A twitter scraper using Django, Celery and Playwright.
This has been written for a Job Enterance competition.
This is the block diagram of system:
Task1 and Task2 are the core of application. We configure these tasks in twitterwatch\settings.py
as follows:
CELERY_BEAT_SCHEDULE = {
'scraping_task': {
'task': 'scraping.tasks.scraping_method',
'schedule': 60 * 15,
},
'sentiment_detection_task': {
'task': 'scraping.tasks.sentiment_detection',
'schedule': 60 * 17,
}
}
Task1 is the Scraper which directly scrapes data from three accounts every 15 minutes and save the results in db.sqlite
.
Task2 is responsible for sentiment detection using OpenAI's text-davinci-003
model. It checks the database every 17 minutes and if a tweet does note have a sentiment in DB ( == ''
) then detects vi API and records it in the DB.
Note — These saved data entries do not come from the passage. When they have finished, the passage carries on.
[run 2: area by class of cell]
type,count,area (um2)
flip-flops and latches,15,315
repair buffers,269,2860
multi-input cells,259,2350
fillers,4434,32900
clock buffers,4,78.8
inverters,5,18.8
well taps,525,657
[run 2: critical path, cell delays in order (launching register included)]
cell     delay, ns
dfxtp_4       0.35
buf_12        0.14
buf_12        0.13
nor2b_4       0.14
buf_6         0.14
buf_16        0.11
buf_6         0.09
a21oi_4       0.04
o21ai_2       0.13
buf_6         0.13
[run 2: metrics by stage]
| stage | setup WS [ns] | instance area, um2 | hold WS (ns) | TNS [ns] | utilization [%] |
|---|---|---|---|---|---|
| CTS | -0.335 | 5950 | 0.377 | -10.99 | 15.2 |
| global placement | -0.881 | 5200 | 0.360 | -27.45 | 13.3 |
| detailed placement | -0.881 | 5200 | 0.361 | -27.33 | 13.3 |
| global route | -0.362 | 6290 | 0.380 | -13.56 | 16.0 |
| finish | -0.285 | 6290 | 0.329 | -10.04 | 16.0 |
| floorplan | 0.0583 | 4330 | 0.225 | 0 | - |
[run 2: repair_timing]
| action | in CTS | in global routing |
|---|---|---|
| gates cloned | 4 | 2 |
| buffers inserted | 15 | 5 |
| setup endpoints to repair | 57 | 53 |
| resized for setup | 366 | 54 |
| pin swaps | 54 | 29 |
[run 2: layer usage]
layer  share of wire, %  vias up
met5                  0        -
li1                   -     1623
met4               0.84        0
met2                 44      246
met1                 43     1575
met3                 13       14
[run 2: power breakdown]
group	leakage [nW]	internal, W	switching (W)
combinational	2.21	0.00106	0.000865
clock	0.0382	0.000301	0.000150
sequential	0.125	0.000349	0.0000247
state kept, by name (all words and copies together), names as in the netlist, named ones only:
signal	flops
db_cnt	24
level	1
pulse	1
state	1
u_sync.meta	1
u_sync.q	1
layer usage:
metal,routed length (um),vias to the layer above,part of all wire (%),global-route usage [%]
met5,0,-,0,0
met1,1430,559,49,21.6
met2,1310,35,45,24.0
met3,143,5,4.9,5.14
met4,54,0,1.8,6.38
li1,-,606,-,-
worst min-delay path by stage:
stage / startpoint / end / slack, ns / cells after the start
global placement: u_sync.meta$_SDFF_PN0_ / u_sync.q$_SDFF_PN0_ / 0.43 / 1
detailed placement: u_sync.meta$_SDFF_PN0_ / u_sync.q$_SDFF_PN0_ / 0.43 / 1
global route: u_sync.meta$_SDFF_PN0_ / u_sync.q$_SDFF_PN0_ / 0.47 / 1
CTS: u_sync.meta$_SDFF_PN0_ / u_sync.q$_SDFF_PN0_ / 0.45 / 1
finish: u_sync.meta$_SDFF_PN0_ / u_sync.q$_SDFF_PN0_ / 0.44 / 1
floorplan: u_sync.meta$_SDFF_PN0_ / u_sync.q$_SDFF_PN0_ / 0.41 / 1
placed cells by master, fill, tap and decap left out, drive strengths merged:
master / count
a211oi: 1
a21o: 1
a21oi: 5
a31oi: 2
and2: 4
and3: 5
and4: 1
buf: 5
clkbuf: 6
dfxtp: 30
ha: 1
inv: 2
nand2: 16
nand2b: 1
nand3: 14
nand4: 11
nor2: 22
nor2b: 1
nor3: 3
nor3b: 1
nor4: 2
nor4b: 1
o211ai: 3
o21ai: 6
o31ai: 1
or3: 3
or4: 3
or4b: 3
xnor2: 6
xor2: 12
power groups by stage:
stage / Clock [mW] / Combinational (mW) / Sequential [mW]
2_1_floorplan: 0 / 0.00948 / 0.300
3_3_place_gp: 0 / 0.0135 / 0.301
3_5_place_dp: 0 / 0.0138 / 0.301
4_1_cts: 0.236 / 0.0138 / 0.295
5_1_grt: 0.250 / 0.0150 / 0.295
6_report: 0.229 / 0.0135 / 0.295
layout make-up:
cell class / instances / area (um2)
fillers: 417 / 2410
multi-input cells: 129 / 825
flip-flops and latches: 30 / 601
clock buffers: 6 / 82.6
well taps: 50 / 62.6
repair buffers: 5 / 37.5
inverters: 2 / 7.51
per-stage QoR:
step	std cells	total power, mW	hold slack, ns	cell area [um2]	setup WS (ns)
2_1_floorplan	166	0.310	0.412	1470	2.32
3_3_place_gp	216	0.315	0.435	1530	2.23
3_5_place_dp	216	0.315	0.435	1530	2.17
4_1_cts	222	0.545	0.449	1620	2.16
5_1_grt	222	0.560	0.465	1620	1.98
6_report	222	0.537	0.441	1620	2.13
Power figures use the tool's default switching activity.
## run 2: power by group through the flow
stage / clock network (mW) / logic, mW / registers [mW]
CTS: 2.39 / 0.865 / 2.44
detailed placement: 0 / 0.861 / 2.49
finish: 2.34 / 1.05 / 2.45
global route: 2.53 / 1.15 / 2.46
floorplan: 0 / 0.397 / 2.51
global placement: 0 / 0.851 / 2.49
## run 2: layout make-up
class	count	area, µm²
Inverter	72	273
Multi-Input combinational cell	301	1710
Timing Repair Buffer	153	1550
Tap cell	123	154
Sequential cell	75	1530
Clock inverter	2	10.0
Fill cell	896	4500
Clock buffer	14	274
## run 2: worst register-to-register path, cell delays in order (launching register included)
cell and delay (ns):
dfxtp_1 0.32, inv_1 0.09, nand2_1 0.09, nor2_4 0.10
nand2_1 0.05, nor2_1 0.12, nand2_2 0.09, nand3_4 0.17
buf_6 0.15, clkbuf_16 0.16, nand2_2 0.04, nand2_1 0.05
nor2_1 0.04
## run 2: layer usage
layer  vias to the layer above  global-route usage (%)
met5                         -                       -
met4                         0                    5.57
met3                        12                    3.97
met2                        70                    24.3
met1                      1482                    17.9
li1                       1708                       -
## src/rtl/dm_pkg.sv

```systemverilog
// Shared definitions for the MEM-stage data-memory access controller.
package dm_pkg;

  typedef enum logic [1:0] {
    LS_NONE = 2'b00,
    LS_WORD = 2'b01,
    LS_HALF = 2'b10,
    LS_BYTE = 2'b11
  } ls_e;

  typedef enum logic [1:0] {
    ST_IDLE     = 2'b00,
    ST_CPU_RD   = 2'b01,
    ST_CPU_DONE = 2'b10,
    ST_DBG_RD   = 2'b11
  } state_e;

  function automatic logic [3:0] lane_mask(input ls_e size, input logic [1:0] lo);
    case (size)
      LS_WORD: lane_mask = 4'b1111;
      LS_HALF: lane_mask = lo[1] ? 4'b1100 : 4'b0011;
      LS_BYTE: lane_mask = 4'b0001 << lo;
      default: lane_mask = 4'b0000;
    endcase
  endfunction

endpackage

```

## src/rtl/dm_lane_align.sv

```systemverilog
// Byte-lane steering: store enables/replication and sub-word load extraction/extension.
module dm_lane_align
  import dm_pkg::*;
(
  input  ls_e         st_size_i,
  input  logic [1:0]  st_lo_i,
  input  logic [31:0] st_data_i,
  output logic [3:0]  st_we_o,
  output logic [31:0] st_data_o,
  input  ls_e         ld_size_i,
  input  logic [1:0]  ld_lo_i,
  input  logic        ld_ext_i,
  input  logic [31:0] ld_raw_i,
  output logic [31:0] ld_data_o
);

  logic [15:0] ld_half;
  logic [7:0]  ld_byte;

  assign st_we_o = lane_mask(st_size_i, st_lo_i);

  always_comb begin
    case (st_size_i)
      LS_HALF: st_data_o = {2{st_data_i[15:0]}};
      LS_BYTE: st_data_o = {4{st_data_i[7:0]}};
      default: st_data_o = st_data_i;
    endcase
  end

  assign ld_half = ld_lo_i[1] ? ld_raw_i[31:16] : ld_raw_i[15:0];
  assign ld_byte = ld_raw_i[{ld_lo_i, 3'b000} +: 8];

  always_comb begin
    case (ld_size_i)
      LS_HALF: ld_data_o = {{16{ld_ext_i & ld_half[15]}}, ld_half};
      LS_BYTE: ld_data_o = {{24{ld_ext_i & ld_byte[7]}}, ld_byte};
      default: ld_data_o = ld_raw_i;
    endcase
  end

endmodule

```

## src/rtl/dm_access_ctrl.sv

```systemverilog
// Single-port SRAM sequencer for the MEM stage: CPU/debug arbitration, load FSM, stall generation.
module dm_access_ctrl
  import dm_pkg::*;
#(
  parameter int unsigned AW       = 10,
  parameter int unsigned MAX_WAIT = 4
) (
  input  logic          clock,
  input  logic          reset,
  input  logic [1:0]    cpu_ls_bit,
  input  logic          cpu_mem_write,
  input  logic          cpu_ext_op,
  input  logic [31:0]   cpu_addr,
  input  logic [31:0]   cpu_wdata,
  output logic [31:0]   cpu_rdata,
  output logic          cpu_stall,
  output logic          cpu_misalign,
  input  logic          dbg_valid,
  input  logic          dbg_write,
  input  logic [31:0]   dbg_addr,
  input  logic [31:0]   dbg_wdata,
  output logic          dbg_ready,
  output logic          dbg_rvalid,
  output logic [31:0]   dbg_rdata,
  output logic          sram_en,
  output logic [3:0]    sram_we,
  output logic [AW-1:0] sram_addr,
  output logic [31:0]   sram_wdata,
  input  logic [31:0]   sram_rdata
);

  localparam int unsigned SW = $clog2(MAX_WAIT + 1);

  state_e        state_q, state_d;
  logic [SW-1:0] starve_q, starve_d;
  logic [1:0]    lo_q, lo_d;
  ls_e           size_q, size_d;
  logic          ext_q, ext_d;
  logic [31:0]   cpu_rdata_q, dbg_rdata_q;
  logic          misalign_q, misalign_d;
  logic          dbg_rvalid_q;
  logic          ld_done, dbg_rd_done, dbg_win;

  ls_e           cpu_size;
  logic          cpu_req, cpu_misal;
  logic [3:0]    st_we;
  logic [31:0]   st_data, ld_data;
  logic          unused_bits;

  assign cpu_size    = ls_e'(cpu_ls_bit);
  assign cpu_req     = (cpu_size != LS_NONE);
  assign cpu_misal   = ((cpu_size == LS_WORD) && (cpu_addr[1:0] != 2'b00)) ||
                       ((cpu_size == LS_HALF) && cpu_addr[0]);
  assign unused_bits = ^{cpu_addr[31:AW+2], dbg_addr[31:AW+2], dbg_addr[1:0]};

  dm_lane_align u_align (
    .st_size_i (cpu_size),
    .st_lo_i   (cpu_addr[1:0]),
    .st_data_i (cpu_wdata),
    .st_we_o   (st_we),
    .st_data_o (st_data),
    .ld_size_i (size_q),
    .ld_lo_i   (lo_q),
    .ld_ext_i  (ext_q),
    .ld_raw_i  (sram_rdata),
    .ld_data_o (ld_data)
  );

  // While reset is high the combinational outputs look like an idle cycle with no request.
  always_comb begin
    state_d     = state_q;
    starve_d    = starve_q;
    lo_d        = lo_q;
    size_d      = size_q;
    ext_d       = ext_q;
    misalign_d  = 1'b0;
    ld_done     = 1'b0;
    dbg_rd_done = 1'b0;
    dbg_win     = 1'b0;
    sram_en     = 1'b0;
    sram_we     = '0;
    sram_addr   = cpu_addr[AW+1:2];
    sram_wdata  = st_data;
    cpu_stall   = 1'b0;
    dbg_ready   = 1'b0;
    if (!reset) begin
      case (state_q)
        ST_IDLE: begin
          dbg_win = dbg_valid && (!cpu_req || (starve_q == SW'(MAX_WAIT)));
          if (dbg_win) begin
            dbg_ready  = 1'b1;
            starve_d   = '0;
            cpu_stall  = cpu_req;
            sram_en    = 1'b1;
            sram_addr  = dbg_addr[AW+1:2];
            sram_wdata = dbg_wdata;
            if (dbg_write) sram_we = '1;
            else           state_d = ST_DBG_RD;
          end else if (cpu_req) begin
            if (dbg_valid && (starve_q != SW'(MAX_WAIT))) starve_d = starve_q + 1'b1;
            if (cpu_misal) begin
              misalign_d = 1'b1;
            end else if (cpu_mem_write) begin
              sram_en = 1'b1;
              sram_we = st_we;
            end else begin
              sram_en   = 1'b1;
              lo_d      = cpu_addr[1:0];
              size_d    = cpu_size;
              ext_d     = cpu_ext_op;
              cpu_stall = 1'b1;
              state_d   = ST_CPU_RD;
            end
          end
        end
        ST_CPU_RD: begin
          cpu_stall = 1'b1;
          ld_done   = 1'b1;
          state_d   = ST_CPU_DONE;
        end
        ST_CPU_DONE: state_d = ST_IDLE;
        ST_DBG_RD: begin
          dbg_rd_done = 1'b1;
          cpu_stall   = cpu_req;
          state_d     = ST_IDLE;
        end
        default: state_d = ST_IDLE;
      endcase
    end
  end

  always_ff @(posedge clock or posedge reset) begin
    if (reset) begin
      state_q      <= ST_IDLE;
      starve_q     <= '0;
      lo_q         <= '0;
      size_q       <= LS_NONE;
      ext_q        <= 1'b0;
      cpu_rdata_q  <= '0;
      dbg_rdata_q  <= '0;
      misalign_q   <= 1'b0;
      dbg_rvalid_q <= 1'b0;
    end else begin
      state_q      <= state_d;
      starve_q     <= starve_d;
      lo_q         <= lo_d;
      size_q       <= size_d;
      ext_q        <= ext_d;
      misalign_q   <= misalign_d;
      dbg_rvalid_q <= dbg_rd_done;
      if (ld_done)     cpu_rdata_q <= ld_data;
      if (dbg_rd_done) dbg_rdata_q <= sram_rdata;
    end
  end

  assign cpu_rdata    = cpu_rdata_q;
  assign cpu_misalign = misalign_q;
  assign dbg_rvalid   = dbg_rvalid_q;
  assign dbg_rdata    = dbg_rdata_q;

endmodule
```

## config.mk

```make
export PLATFORM = sky130hd
export DESIGN_NAME = dm_access_ctrl
export DESIGN_NICKNAME = d
export VERILOG_FILES = /design/src/rtl/dm_pkg.sv /design/src/rtl/dm_lane_align.sv /design/src/rtl/dm_access_ctrl.sv
export SDC_FILE = /design/constraint.sdc
export NUM_CORES = 1
export LEC_CHECK = 0
export CAP_MARGIN = 20
export CELL_PAD_IN_SITES_DETAIL_PLACEMENT = 0
export CELL_PAD_IN_SITES_GLOBAL_PLACEMENT = 1
export CORE_ASPECT_RATIO = 1.75
export CORE_MARGIN = 2
export CORE_UTILIZATION = 25
export CTS_CLUSTER_SIZE = 28
export DETAILED_ROUTE_END_ITERATION = 16
export GPL_TIMING_DRIVEN = 0
export PLACE_DENSITY_LB_ADDON = 0.1
export REMOVE_ABC_BUFFERS = 1
export SYNTH_ARGS = -nofsm -noshare
export SYNTH_HDL_FRONTEND = slang
export SYNTH_SLANG_ARGS = --single-unit
```

## constraint.sdc

```tcl
create_clock -name clock -period 3.2 [get_ports clock]
set_clock_uncertainty 0.05 [all_clocks]
set_input_delay 0.64 -clock clock [delete_from_list [all_inputs] [get_ports clock]]
set_output_delay 0.64 -clock clock [all_outputs]
set_load 0.005 [all_outputs]
```

# --- Yosys cells after proc, flatten, opt, wreduce, memory -nomap -nowiden ---
# Cells that the tools add are included.
word_totals:
  regBits: 76
  latchBits: 0
  mem_bits_rw: 0
  mem_bits_ro: 0
  in_bits: 168
  output_inout_bits: 115
  word_cells: 98
  n_memories: 0
op_classes:
  addsub: 1
  mul: 0
  div: 0
  magnitude_cmp: 0
  n_eq_ne: 14
  shifts: 2
  muxes: 50
  n_bitwise: 6
  n_reduce_logical: 16
ops:
  columns: ["cell", "count"]
  rows:
  - ["$pmux 32 s2", 2]
  - ["$mux 32", 3]
  - ["$mux 4", 8]
  - ["$shiftx 32x6->8", 1]
  - ["$mux 10", 3]
  - ["$mux 1", 22]
  - ["$mux 16", 1]
  - ["$ne 3x3->1 const B", 5]
  - ["$eq 2x2->1 const B", 6]
  - ["$pmux 4 s3", 1]
  - ["$mux 2", 5]
  - ["$mux 3", 3]
  - ["$reduce_bool 2->1", 4]
  - ["$pmux 2 s3", 1]
  - ["$reduce_and 6->1", 1]
  - ["$reduce_and 5->1", 1]
  - ["$eq 2x1->1 const B", 2]
  - ["$logic_and 1x1->1", 4]
  - ["$not 1->1", 4]
  - ["$reduce_and 4->1", 1]
  - ["$shl 1x2->4 const A", 1]
  - ["$add 3x1->3 const B", 1]
  - ["$eq 3x3->1 const B", 1]
  - ["$pmux 1 s3", 1]
  - ["other kinds (5)", 7]

# --- Longest topological paths before layout ---
depth:
  word_depth: 8
  ltp_mapped: 8
  mapped_depth_nobuf: 6

# --- Cells and area by module ---
# Synthesis repeated with hierarchy kept, for this count alone.
unflattened:
  hier_cells: 432
  area_unflattened_um2: 4983.5
modules_own_cells:
  columns: ["mod", "instances", "cells_each", "area_per_inst_um2", "seq_area_each_um2"]
  rows:
  - ["dm_access_ctrl", 1, 255, 3761.1, 1901.8]
  - ["dm_lane_align", 1, 177, 1222.4, 0.0]

# --- Worst setup path after synthesis ---
# OpenSTA, ideal clock, no wires.
synth_path:
  kind: "in2reg"
  startpoint: "input reset"
  endpoint: "register dbg_rdata_q[10] (netlist: dbg_rdata[10])"
  setup_ps: 125
  t_arrival_ps: 3701
  required_ps: 3025
  setup_slack_ps: -676
  cell_stages: 5
  n_path_buf: 2
  path_cell_list: "clkbuf_1 > inv_1 > nand3_1 > clkbuf_1 > mux2_2"
synth_between:
  elab_chain_len: 1
synth_lines:
  columns: ["element", "line_no", "rtl"]
  rows:
  - ["from (decl)", "dm_access_ctrl.sv:9", "input logic reset,"]
  - ["$mux 1", "dm_access_ctrl.sv:86", "if (!reset) begin"]
  - ["to (signal assigned)", "dm_access_ctrl.sv:152", "if (dbg_rd_done) dbg_rdata_q <= sram_rdata;"]
  - ["to (decl)", "dm_access_ctrl.sv:39", "logic [31:0] cpu_rdata_q, dbg_rdata_q;"]
# No other way between the ends.
# A chain may end at the register's enable or synchronous reset.

# --- Worst setup path after layout ---
layout_path:
  startpoint: "input reset"
  endpoint: "output sram_addr[2]"
layout_between:
  elab_chain_len: 1
layout_lines:
  columns: ["element", "line_no", "rtl"]
  rows:
  - ["$mux 10", "dm_access_ctrl.sv:86", null]
  - ["to (decl)", "dm_access_ctrl.sv:27", "output logic [AW-1:0] sram_addr,"]
# No other way between the ends.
Both tasks are defined in scraping\tasks.py
You can simply run the project using docker-compose:
docker-compose up --build -d
And head over to url:8000/tweets to see the results in JSON format.
url:8000/tweets/@handle returns the tweets for every account and
url:8000/tweets/@handle/id is for each tweet with details such as "likes", "retweets" and etc.
[
{
"handle": "@elonmusk",
"publish_date": "2023-03-16T17:10:48Z",
"text": "You’re terrible & I love you",
"sentiment": "Mixed sentiment.",
"tweet_url": "https://twitter.com/elonmusk/status/1636414725549592576",
"image_url": "",
"video_url": "",
"created_at": "2023-03-16T17:15:13.182073Z",
"tweet_id": 1636414725549592576,
"likes": "8,441",
"retweets": "1,369",
"replies": "2,120",
"views": "274360"
}
]